## Your objective
Please return only the lines from the one holding "u_core.bus.out_valid,1" through the one holding "inv_1: 14 / 0.0092", exactly as they appear in the records below, both ends included.

## Collected data entries
>>

===== config.mk =====
export PLATFORM = sky130hd
export DESIGN_NAME = ieee_multi_to_fpir_pipe_flat
export DESIGN_NICKNAME = d
export VERILOG_FILES = /design/src/rtl/ieee_multi_to_fpir_pipe_if.sv /design/src/rtl/ieee_multi_to_fpir_pipe.sv /design/src/flat_wrapper.sv
export SDC_FILE = /design/constraint.sdc
export NUM_CORES = 1
export LEC_CHECK = 0
export BUFFER_PORTS_ARGS = -buffer_cell sky130_fd_sc_hd__buf_2
export CAP_MARGIN = 20
export CORE_MARGIN = 2
export CORE_UTILIZATION = 46
export CTS_CLUSTER_SIZE = 8
export DETAILED_ROUTE_END_ITERATION = 10
export PLACE_DENSITY = 0.67
export SLEW_MARGIN = 15
export SYNTH_ARGS = -nofsm -noshare
export SYNTH_HDL_FRONTEND = slang
export SYNTH_SLANG_ARGS = --single-unit

===== constraint.sdc =====
create_clock -name clk -period 3.7 [get_ports clk]
set_input_delay 0.555 -clock clk [delete_from_list [all_inputs] [get_ports clk]]
set_output_delay 0.555 -clock clk [all_outputs]
set_load 0.05 [all_outputs]

===== src/rtl/ieee_multi_to_fpir_pipe_if.sv =====
// rtl/ieee_multi_to_fpir_pipe_if.sv - ingress/egress handshake bundle for the multi-format IEEE-to-FPIR converter
`ifndef BW_FPIR_TYPE
`define BW_FPIR_TYPE 3
`endif

interface ieee_multi_to_fpir_pipe_if #(
  parameter int BW_FPIR = `BW_FPIR_TYPE + 1 + 8 + 24 + 3 + 2
);
  logic               in_valid;
  logic               in_ready;
  logic [1:0]         in_mode;
  logic [31:0]        in_value;
  logic               out_valid;
  logic               out_ready;
  logic [BW_FPIR-1:0] out_fpir;
  logic               out_subnormal;
  logic               out_bad_mode;

  modport master (
    output in_valid, in_mode, in_value, out_ready,
    input  in_ready, out_valid, out_fpir, out_subnormal, out_bad_mode
  );

  modport slave (
    input  in_valid, in_mode, in_value, out_ready,
    output in_ready, out_valid, out_fpir, out_subnormal, out_bad_mode
  );
endinterface


===== src/rtl/ieee_multi_to_fpir_pipe.sv =====
// rtl/ieee_multi_to_fpir_pipe.sv - two-stage binary32/binary16/bfloat16 to FPIR converter with elastic handshake
`ifndef BW_FPIR_TYPE
`define BW_FPIR_TYPE 3
`endif

module ieee_multi_to_fpir_pipe #(
  parameter int BW_EXPONENT    = 8,
  parameter int BW_OVERFLOW    = 2,
  parameter int BW_SIGNIFICAND = 24,
  parameter int BW_GUARD       = 3
) (
  input logic clk,
  input logic rstp,
  input logic clear,
  ieee_multi_to_fpir_pipe_if.slave bus
);

  localparam int BW_TYPE = `BW_FPIR_TYPE;
  localparam int BW_FPIR = BW_TYPE + 1 + BW_EXPONENT + BW_SIGNIFICAND + BW_GUARD + BW_OVERFLOW;
  localparam int BW_XE   = BW_EXPONENT + BW_OVERFLOW;
  localparam int BW_SG   = BW_SIGNIFICAND + BW_GUARD;

  localparam logic [BW_TYPE-1:0] T_NORMAL = BW_TYPE'(0);
  localparam logic [BW_TYPE-1:0] T_PZERO  = BW_TYPE'(1);
  localparam logic [BW_TYPE-1:0] T_MZERO  = BW_TYPE'(2);
  localparam logic [BW_TYPE-1:0] T_PINF   = BW_TYPE'(3);
  localparam logic [BW_TYPE-1:0] T_MINF   = BW_TYPE'(4);
  localparam logic [BW_TYPE-1:0] T_NAN    = BW_TYPE'(5);

  logic               in_sign;
  logic [7:0]         in_exp;
  logic [22:0]        in_man;
  logic               in_exp_ones;
  logic [BW_TYPE-1:0] in_type;
  logic               in_bad;
  logic               in_sub;
  logic [4:0]         in_lz;
  logic               lz_found;

  logic               s1_valid;
  logic [BW_TYPE-1:0] s1_type;
  logic               s1_sign;
  logic               s1_bad;
  logic               s1_sub;
  logic               s1_bias16;
  logic [7:0]         s1_exp;
  logic [22:0]        s1_man;
  logic [4:0]         s1_lz;

  logic               s2_valid;
  logic [BW_FPIR-1:0] s2_fpir;
  logic               s2_sub;
  logic               s2_bad;

  logic               s1_ready;
  logic               s2_ready;

  logic signed [31:0] bias;
  logic signed [31:0] exp_int;
  logic [23:0]        sig24;
  logic [BW_XE-1:0]   xe;
  logic [BW_SG-1:0]   sg;
  logic [BW_FPIR-1:0] fpir_next;

  assign s2_ready     = !s2_valid || bus.out_ready;
  assign s1_ready     = !s1_valid || s2_ready;
  assign bus.in_ready = s1_ready;

  // Mantissa is left-aligned into 23 bits so one leading-zero counter serves all modes.
  // The reserved mode splits like binary32 so its sign comes from bit 31.
  always_comb begin
    in_sign     = bus.in_value[31];
    in_exp      = bus.in_value[30:23];
    in_man      = bus.in_value[22:0];
    in_exp_ones = &bus.in_value[30:23];
    case (bus.in_mode)
      2'b01: begin
        in_sign     = bus.in_value[15];
        in_exp      = {3'b000, bus.in_value[14:10]};
        in_man      = {bus.in_value[9:0], 13'b0};
        in_exp_ones = &bus.in_value[14:10];
      end
      2'b10: begin
        in_sign     = bus.in_value[15];
        in_exp      = bus.in_value[14:7];
        in_man      = {bus.in_value[6:0], 16'b0};
        in_exp_ones = &bus.in_value[14:7];
      end
      default: ;
    endcase
  end

  always_comb begin
    in_bad  = (bus.in_mode == 2'b11);
    in_sub  = 1'b0;
    in_type = T_NORMAL;
    if (in_bad) begin
      in_type = T_NAN;
    end else if (in_exp_ones) begin
      in_type = (|in_man) ? T_NAN : (in_sign ? T_MINF : T_PINF);
    end else if (in_exp == 8'd0) begin
      if (|in_man) in_sub = 1'b1;
      else         in_type = in_sign ? T_MZERO : T_PZERO;
    end
  end

  always_comb begin
    in_lz    = 5'd0;
    lz_found = 1'b0;
    for (int i = 22; i >= 0; i--) begin
      if (!lz_found && in_man[i]) begin
        in_lz    = 5'(22 - i);
        lz_found = 1'b1;
      end
    end
  end

  always_ff @(posedge clk or posedge rstp) begin
    if (rstp) begin
      s1_valid  <= 1'b0;
      s1_type   <= T_NORMAL;
      s1_sign   <= 1'b0;
      s1_bad    <= 1'b0;
      s1_sub    <= 1'b0;
      s1_bias16 <= 1'b0;
      s1_exp    <= 8'd0;
      s1_man    <= 23'd0;
      s1_lz     <= 5'd0;
    end else begin
      if (clear)         s1_valid <= 1'b0;
      else if (s1_ready) s1_valid <= bus.in_valid;
      if (bus.in_valid && s1_ready && !clear) begin
        s1_type   <= in_type;
        s1_sign   <= in_sign;
        s1_bad    <= in_bad;
        s1_sub    <= in_sub;
        s1_bias16 <= (bus.in_mode == 2'b01);
        s1_exp    <= in_exp;
        s1_man    <= in_man;
        s1_lz     <= in_lz;
      end
    end
  end

  // Subnormals: shifting {man,0} by lz puts the first set mantissa bit at the significand MSB.
  always_comb begin
    bias = s1_bias16 ? 32'sd15 : 32'sd127;
    if (s1_sub) begin
      sig24   = {s1_man, 1'b0} << s1_lz;
      exp_int = -bias - int'(s1_lz);
    end else begin
      sig24   = {1'b1, s1_man};
      exp_int = int'({24'd0, s1_exp}) - bias;
    end
    xe = BW_XE'(exp_int);
    sg = BW_SG'(sig24) << (BW_SG - 24);
    if (s1_type == T_NORMAL)
      fpir_next = {s1_type, s1_sign, xe[BW_EXPONENT-1:0], sg, xe[BW_XE-1:BW_EXPONENT]};
    else
      fpir_next = {s1_type, s1_sign, {(BW_FPIR-BW_TYPE-1){1'b0}}};
  end

  always_ff @(posedge clk or posedge rstp) begin
    if (rstp) begin
      s2_valid <= 1'b0;
      s2_fpir  <= '0;
      s2_sub   <= 1'b0;
      s2_bad   <= 1'b0;
    end else begin
      if (clear)         s2_valid <= 1'b0;
      else if (s2_ready) s2_valid <= s1_valid;
      if (s1_valid && s2_ready && !clear) begin
        s2_fpir <= fpir_next;
        s2_sub  <= s1_sub;
        s2_bad  <= s1_bad;
      end
    end
  end

  assign bus.out_valid     = s2_valid;
  assign bus.out_fpir      = s2_fpir;
  assign bus.out_subnormal = s2_sub;
  assign bus.out_bad_mode  = s2_bad;

endmodule


===== src/flat_wrapper.sv =====
// flat-port wrapper written by rule: the top's interface ports become plain ports
module ieee_multi_to_fpir_pipe_flat 
#(
  parameter int BW_EXPONENT    = 8,
  parameter int BW_OVERFLOW    = 2,
  parameter int BW_SIGNIFICAND = 24,
  parameter int BW_GUARD       = 3
)
  (clk, rstp, clear, bus_in_valid, bus_in_mode, bus_in_value, bus_out_ready, bus_in_ready, bus_out_valid, bus_out_fpir, bus_out_subnormal, bus_out_bad_mode);
  ieee_multi_to_fpir_pipe_if bus_i ();
  input logic clk;
  input logic rstp;
  input logic clear;
  input wire logic [$bits(bus_i.in_valid)-1:0] bus_in_valid;
  input wire logic [$bits(bus_i.in_mode)-1:0] bus_in_mode;
  input wire logic [$bits(bus_i.in_value)-1:0] bus_in_value;
  input wire logic [$bits(bus_i.out_ready)-1:0] bus_out_ready;
  output wire logic [$bits(bus_i.in_ready)-1:0] bus_in_ready;
  output wire logic [$bits(bus_i.out_valid)-1:0] bus_out_valid;
  output wire logic [$bits(bus_i.out_fpir)-1:0] bus_out_fpir;
  output wire logic [$bits(bus_i.out_subnormal)-1:0] bus_out_subnormal;
  output wire logic [$bits(bus_i.out_bad_mode)-1:0] bus_out_bad_mode;
  assign bus_i.in_valid = bus_in_valid;
  assign bus_i.in_mode = bus_in_mode;
  assign bus_i.in_value = bus_in_value;
  assign bus_i.out_ready = bus_out_ready;
  assign bus_in_ready = bus_i.in_ready;
  assign bus_out_valid = bus_i.out_valid;
  assign bus_out_fpir = bus_i.out_fpir;
  assign bus_out_subnormal = bus_i.out_subnormal;
  assign bus_out_bad_mode = bus_i.out_bad_mode;
  ieee_multi_to_fpir_pipe #(.BW_EXPONENT(BW_EXPONENT), .BW_OVERFLOW(BW_OVERFLOW), .BW_SIGNIFICAND(BW_SIGNIFICAND), .BW_GUARD(BW_GUARD)) u_core (.clk(clk), .rstp(rstp), .clear(clear), .bus(bus_i));
endmodule

==> flow_summary.ini, run 1 <==
[run_status]
status = complete, no violations

[clock_tree]
cts_buffers = 9
cts_setup_buffers = 0
clk_pin_slew_ps = 70
postCtsHoldBufs = 0
worstSkewPairLatency_ps = 350
cts_resized = 0
cts-root-buf = clkbuf_16
cts.sinks = 85
htree_levels = 3
cts_buffer_depth = 2
cts_tree = built

[synth]
yosysWarnings = 0
postSynthCellCount = 622
muxShareOfSynthArea = 0.1282
synth_top_family_by_area = compound AO/OA/AOI/OAI gates
synthAdderAreaFrac = 0.02643
ys_ff_latch = 85
synth_flop_cell = dfrtp_1
synth_edf_count = 0
synth-compound-area-share = 0.2169
yosysUniqueCellTypes = 67
synth-xor-area-share = 0.01233
synth.avg_cell_area_sq_um = 9.135
synth_area_sq_mm = 0.005682
seq_area_frac_synth = 0.3744
async_flop_share = 1.000
yosys.area_share.simple = 0.1834

[die]
io_pins = 84
floorplan.initialDensity = 0.4730
num_rows = 40
die_area_sq_mm = 0.01326
die_h_microns = 115.1
die_x_microns = 115.1
core_area_sq_mm = 0.01201

[power_and_ir_drop]
pwr-share-seq = 0.372
internal_power_uw = 2010
p_leak_uw = 0.002915
pwr-share-comb = 0.358
swShare = 0.3863
max-vdd-ir-drop_mv = 0.1956
power.switching_uw = 1266
clkPwrFrac = 0.270
power_density_mw_per_mm2 = 513.5

[cells_and_area]
fin_nets = 727
num_antenna_cells = 0
drive_above_1_share = 0.2265
instances_no_fill = 827
area_growth_pct = 12.29

[grt]
grt_pass1_vias = 4772
grt_overflow = 0
antenna_found_initial = 0
grt_max_degree = 59
grt.total_usage = 0.2579
grt_pass1_wl_mm = 26.28

[critical_path]
end_kind = register
crit_required_ps = 3960
cp_top_family = adder cells
crit_buf_inv = 3
crit_fanout = 34
cpMaxStageDelayCell = ha_1
max_stage_delay_ps = 670
worstPathArrival_ps = 2920
cp_cell_sequence = buf_2, inv_1, ha_1, buf_4, o21ai_0, nor4_1, nand4_1, o31a_1, o22ai_1
critPathLaunchType = input port
crit_type = in2reg

[route]
ant_nets = 0
routedWlPerCell_microns = 19.97
via_per_inst = 6.173
drtIter0Drc = 366
drtPass1Iterations = 5
wl_mm = 16.52
remaining_drc_errors = 0
vias = 5105

[place]
routabilityCongestion = 0.9813
hpwlAfterDp_mm = 12.57
dp.cells = 812
dpl_worst_slack_ps = 714.7
place.port_buffers = 80

[sta]
tns_ps = 0
fmax_ghz = 0.3767
max_slew_margin = 0.2884
worst_pin_slew_ps = 1067
setup_viol = 0
grt_setup_unrepaired = no
final.setup_skew_ps = 12.80
fin_crit_ps = 2655
slew_viol_final = 0
fin_ws_ps = 1045
hold_viol = 0
finalCritPeriodShare = 0.7175

[flow_run]
maxCapViolCount = 0

[hold_path]
hold_path.class = in2async
==> placed cells by master, fill, tap and decap left out, types with 5 or more instances in the layout <==
| cell | n |
|---|---|
| o22ai_1 | 5 |
| mux4_2 | 20 |
| o21ai_0 | 49 |
| inv_1 | 13 |
| dfrtp_1 | 85 |
| a221o_1 | 5 |
| xnor2_1 | 6 |
| a221oi_1 | 6 |
| a22o_1 | 8 |
| buf_2 | 80 |
| nand3_1 | 17 |
| buf_4 | 11 |
| o31ai_1 | 10 |
| nor2b_1 | 13 |
| clkbuf_16 | 9 |
| and3_1 | 9 |
| ha_1 | 12 |
| nor3_1 | 6 |
| mux2_2 | 14 |
| o21ai_1 | 15 |
| o211ai_1 | 9 |
| nand2_1 | 115 |
| a21oi_1 | 22 |
| nor2_1 | 34 |
| mux2i_1 | 12 |
| a22oi_1 | 9 |
==> path summary, 6_finish.rpt <==
| check | cells after the start | slack, ps | end | startpoint |
|---|---|---|---|---|
| max in group asynchronous | 3 | 2780 | u_core.s1_man[10] | rstp |
| worst max register to register | 8 | 1110 | u_core.bus.out_fpir[36] | u_core.s1_lz[1] |
| worst min-delay path | 2 | 170 | u_core.s1_exp[4] | rstp |
| min in group clk | 2 | 410 | u_core.bus.out_valid | clear |
| worst min register to register | 2 | 460 | u_core.bus.out_fpir[24] | u_core.bus.out_fpir[24] |
| worst max-delay path | 9 | 1050 | u_core.s1_type[0] | bus_in_mode[0] |
==> registers in the layout (all words and copies together) (netlist names) <==
register,cells
u_core.bus.out_fpir,38
u_core.s1_man,23
u_core.s1_exp,8
u_core.s1_lz,5
u_core.s1_type,3
u_core.bus.out_bad_mode,1
u_core.bus.out_subnormal,1
u_core.bus.out_valid,1
u_core.s1_bad,1
u_core.s1_bias16,1
u_core.s1_sign,1
u_core.s1_sub,1
u_core.s1_valid,1
==> power by group through the flow <==
stage	registers, uW	clock network, uW	logic, uW
final	1220	883	1170
after global routing	1240	936	1270
after CTS	1220	902	1170
after detailed placement	1230	0	1170
after global placement	1230	0	1160
after floorplan	1440	0	663
==> metal layers <==
layer,GRT usage,share of wire,vias up
met3,0.04059,0.058,32
met2,0.3784,0.43,210
met1,0.3782,0.48,2465
met5,0,0,-
met4,0.1108,0.031,0
li1,-,-,2398
==> cell usage after synthesis (10+ instances only) <==
library cell / instances / area share
o21ai_1: 15 / 0.013
dfrtp_1: 85 / 0.37
nor2_1: 34 / 0.022
a21oi_1: 22 / 0.019
nand3_1: 17 / 0.015
clkbuf_1: 26 / 0.017
o21ai_0: 49 / 0.043
mux2i_1: 12 / 0.021
nand2_1: 115 / 0.076
mux2_2: 14 / 0.028
inv_1: 14 / 0.0092
mux4_2: 20 / 0.079
o31ai_1: 10 / 0.013
ha_1: 12 / 0.026
nor2b_1: 13 / 0.014
==> layout make-up <==
class / instances / area, sq um
fillers: 1137 / 5632
repair buffers: 91 / 483.0
clock inverters: 6 / 65.06
well taps: 147 / 183.9
clock buffers: 9 / 225.2
flip-flops and latches: 85 / 2127
multi-input cells: 473 / 3234
inverters: 16 / 61.31
==> stage by stage <==
stage	power (uW)	hold WS, ps	area, sq um	util
floorplan	2099	442.0	5689	-
global placement	2389	447.5	6090	0.5070
detailed placement	2402	452.9	6090	0.5070
CTS	3291	173.3	6380	0.5311
global route	3448	198.4	6380	0.5311
finish	3276	169.7	6380	0.5311
==> cells by family after synthesis <==
group,count (synthesis)
AND/OR/NAND/NOR,223
buffers and inverters,66
AO/OA/AOI/OAI,181
other,1
flip-flops,85
adder cells (fa/ha/maj),12
multiplexers,46
XOR/XNOR,8
Note: power is estimated with default switching activity, not from simulation.
==> run 2, diff against run 1 <==
--- a/config.mk
+++ b/config.mk
@@ -5,13 +5,14 @@
 export SDC_FILE = /design/constraint.sdc
 export NUM_CORES = 1
 export LEC_CHECK = 0
+export ABC_AREA = 1
 export BUFFER_PORTS_ARGS = -buffer_cell sky130_fd_sc_hd__buf_2
 export CAP_MARGIN = 20
 export CORE_MARGIN = 2
 export CORE_UTILIZATION = 46
 export CTS_CLUSTER_SIZE = 8
 export DETAILED_ROUTE_END_ITERATION = 10
-export PLACE_DENSITY = 0.67
+export PLACE_DENSITY = 0.69
 export SLEW_MARGIN = 15
 export SYNTH_ARGS = -nofsm -noshare
 export SYNTH_HDL_FRONTEND = slang
==> constraint.sdc (replaced) <==
create_clock -name clk -period 2.31 [get_ports clk]
set_input_delay 0.3465 -clock clk [delete_from_list [all_inputs] [get_ports clk]]
set_output_delay 0.3465 -clock clk [all_outputs]
set_load 0.05 [all_outputs]
==> flow_summary.ini, run 2 <==
[run_status]
status = complete, no violations

[synth]
yosysUniqueCellTypes = 51
seq_area_frac_synth = 0.3842
synth_flop_cell = dfrtp_1
async_flop_share = 1.000
synth_edf_count = 0
synth.avg_cell_area_sq_um = 7.116
ys_top_cells_by_count = 204 x nand2_1, 115 x o21ai_0, 85 x dfrtp_1
synth_area_leaders = dfrtp_1 38%, nand2_1 14%, o21ai_0 10%
ys_ff_latch = 85
synth_top_area_frac = 0.3842
yosysWarnings = 0
synth_most_common_cell = nand2_1
postSynthCellCount = 778
synth_top_cell_by_area = dfrtp_1
synth_area_sq_mm = 0.005537

[grt]
grt_max_degree = 52
grt.total_usage = 0.2636
grt_pass1_wl_mm = 27.14
grt_pass1_vias = 5399
antenna_found_initial = 0
grt_overflow = 0

[sta]
fmax_ghz = 0.4382
final.setup_skew_ps = 9.070
whs_ps = 120.6
grt_setup_unrepaired = yes
fin_ws_ps = 27.71
tns_ps = 0
fin_crit_ps = 2282
slew_viol_final = 0
finalCritPeriodShare = 0.9880
max_slew_margin = 0.5015
hold_viol = 0
worst_pin_slew_ps = 746.1
setup_viol = 0

[critical_path]
cpMaxStageDelayCell = ha_4
end_kind = register
cp_common_cell = nor2_4
crit_type = in2reg
crit_required_ps = 2590
worstPathArrival_ps = 2560
cp_cell_sequence = buf_6, ha_4, inv_8, buf_6, nand3_2, nand2_2, nor2_4, nand2_2, nor2_4, nand3_4, nor2_4, nand4_2, nor2_4, nand4_1, nor3_2, inv_1, a21oi_2, nor2_1, nor2_1
crit_fanout = 7
critPathLaunchType = input port
max_stage_delay_ps = 310

[place]
place.port_buffers = 80
dpl_worst_slack_ps = -350.8
routabilityCongestion = 0.9579
hpwlAfterDp_mm = 13.13

[cells_and_area]
num_antenna_cells = 0
final.fill_count = 1122
largest_reg_flops = 38
area_growth_pct = 26.49
ff_latch_area_sq_mm = 0.002127
layout_common_cells = 197 x nand2_1, 115 x o21ai_0, 85 x dfrtp_1
fin_nets = 955
multiInputGateArea_sq_mm = 0.003014
final_common_cell = nand2_1
drive_above_1_share = 0.2288

[power_and_ir_drop]
pwr-share-seq = 0.351
clkPwrFrac = 0.264
internal_power_uw = 3102
power.switching_uw = 2098
power_density_mw_per_mm2 = 742.6
pwr-share-comb = 0.386
p_leak_uw = 0.003503
max-vdd-ir-drop_mv = 0.3940
swShare = 0.4035

[clock_tree]
cts-root-buf = clkbuf_16
cts.sinks = 85
clk_pin_slew_ps = 70
cts_tree = built
htree_levels = 3
worstSkewPairLatency_ps = 350
cts_buffers = 9
cts_buffer_depth = 2

[die]
num_rows = 40
die_x_microns = 113.7
die_h_microns = 113.7
floorplan.initialDensity = 0.4668
core_area_sq_mm = 0.01186
die_area_sq_mm = 0.01293
io_pins = 84

[hold_path]
hold_path.class = in2async

[route]
routedWlPerCell_microns = 15.87
via_per_inst = 5.511
drtIter0Drc = 490
remaining_drc_errors = 0
wl_mm = 16.76
ant_nets = 0
vias = 5820
drtPass1Iterations = 5

[flow_run]
maxCapViolCount = 0
[run 2: cell count changes in the layout (fill, tap and decap cells not counted), sizes merged, moves of 9 or more]
cell,before,now
mux2,14,0
mux4,20,0
inv,13,88
buf,91,155
nand2,116,206
o21ai,64,120
nand3,17,26
nor2,34,67
nor2b,13,0
and3,9,0
[run 2: cells by family after synthesis]
family,after synthesis,synth area share
and+or+nand+nor,329,0.2515
AOI/OAI and AO/OA,207,0.2210
buffers and inverters,131,0.09266
DFF,85,0.3842
adders and majority gates,12,0.02712
muxes,10,0.01808
xor gates and xnor gates,3,0.004747
other,1,0.0006773
[run 2: through the flow]
| step | utilization | cell area, sq um | instances | power (uW) |
|---|---|---|---|---|
| finish | 0.5904 | 7003 | 1056 | 5201 |
| global route | 0.5904 | 7003 | 1056 | 5507 |
| CTS | 0.5743 | 6812 | 1048 | 5137 |
| detailed placement | 0.5506 | 6531 | 1032 | 3771 |
| global placement | 0.5506 | 6531 | 1032 | 3742 |
| floorplan | - | 5560 | 780 | 3131 |
[run 2: worst paths after layout]
path                       slack, ps                     from  depth (start not counted)                       to
min in group clk                 180                    clear                          2          u_core.s1_valid
hold reg to reg                  480  u_core.bus.out_bad_mode                          2  u_core.bus.out_bad_mode
max in group asynchronous       1490                     rstp                          3         u_core.s1_man[1]
setup / recovery                  30           bus_in_mode[1]                         19          u_core.s1_lz[4]
hold / removal                   120                     rstp                          2   u_core.bus.out_fpir[1]
setup reg to reg                 200          u_core.s1_lz[4]                          6  u_core.bus.out_fpir[19]
[run 2: cell type report]
| type | instances | share of cell area |
|---|---|---|
| clock buffer | 9 | 0.03216 |
| clock inverter | 7 | 0.007861 |
| inverter | 89 | 0.04967 |
| multi-input combinational | 564 | 0.4304 |
| sequential | 85 | 0.3037 |
| tap | 147 | 0.02626 |
| timing repair buffer | 155 | 0.1499 |
[run 2: power groups by stage]
| stage | clock, uW | combinational [uW] | sequential, uW |
|---|---|---|---|
| 2_1_floorplan | 0 | 1020 | 2110 |
| 3_3_place_gp | 0 | 1900 | 1840 |
| 3_5_place_dp | 0 | 1920 | 1850 |
| 4_1_cts | 1380 | 1930 | 1820 |
| 5_1_grt | 1460 | 2200 | 1840 |
| 6_report | 1370 | 2010 | 1820 |
[run 2: worst max-delay path: cells and delay by family]
| kind | cells | cell delay (ps) |
|---|---|---|
| fa+ha+maj | 1 | 310 |
| simple gates | 13 | 1440 |
| compound gates | 1 | 100 |
| buf+inv | 4 | 360 |
[run 2: what timing repair did]
item                                    in CTS  in global routing
endpoints found under the setup margin       0                  6
buffers inserted                             0                  8
hold buffers                                 0                  0
resized for setup                            0                 35
[run 2: metal layers]
| metal | vias to the layer above | wire length, microns | track usage |
|---|---|---|---|
| met2 | 232 | 7775 | 0.4208 |
| met1 | 2693 | 7629 | 0.3673 |
| li1 | 2859 | - | - |
| met5 | - | 0 | 0 |
| met4 | 0 | 425 | 0.09268 |
| met3 | 36 | 925 | 0.03932 |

<<

## Output below
u_core.bus.out_valid,1
u_core.s1_bad,1
u_core.s1_bias16,1
u_core.s1_sign,1
u_core.s1_sub,1
u_core.s1_valid,1
==> power by group through the flow <==
stage	registers, uW	clock network, uW	logic, uW
final	1220	883	1170
after global routing	1240	936	1270
after CTS	1220	902	1170
after detailed placement	1230	0	1170
after global placement	1230	0	1160
after floorplan	1440	0	663
==> metal layers <==
layer,GRT usage,share of wire,vias up
met3,0.04059,0.058,32
met2,0.3784,0.43,210
met1,0.3782,0.48,2465
met5,0,0,-
met4,0.1108,0.031,0
li1,-,-,2398
==> cell usage after synthesis (10+ instances only) <==
library cell / instances / area share
o21ai_1: 15 / 0.013
dfrtp_1: 85 / 0.37
nor2_1: 34 / 0.022
a21oi_1: 22 / 0.019
nand3_1: 17 / 0.015
clkbuf_1: 26 / 0.017
o21ai_0: 49 / 0.043
mux2i_1: 12 / 0.021
nand2_1: 115 / 0.076
mux2_2: 14 / 0.028
inv_1: 14 / 0.0092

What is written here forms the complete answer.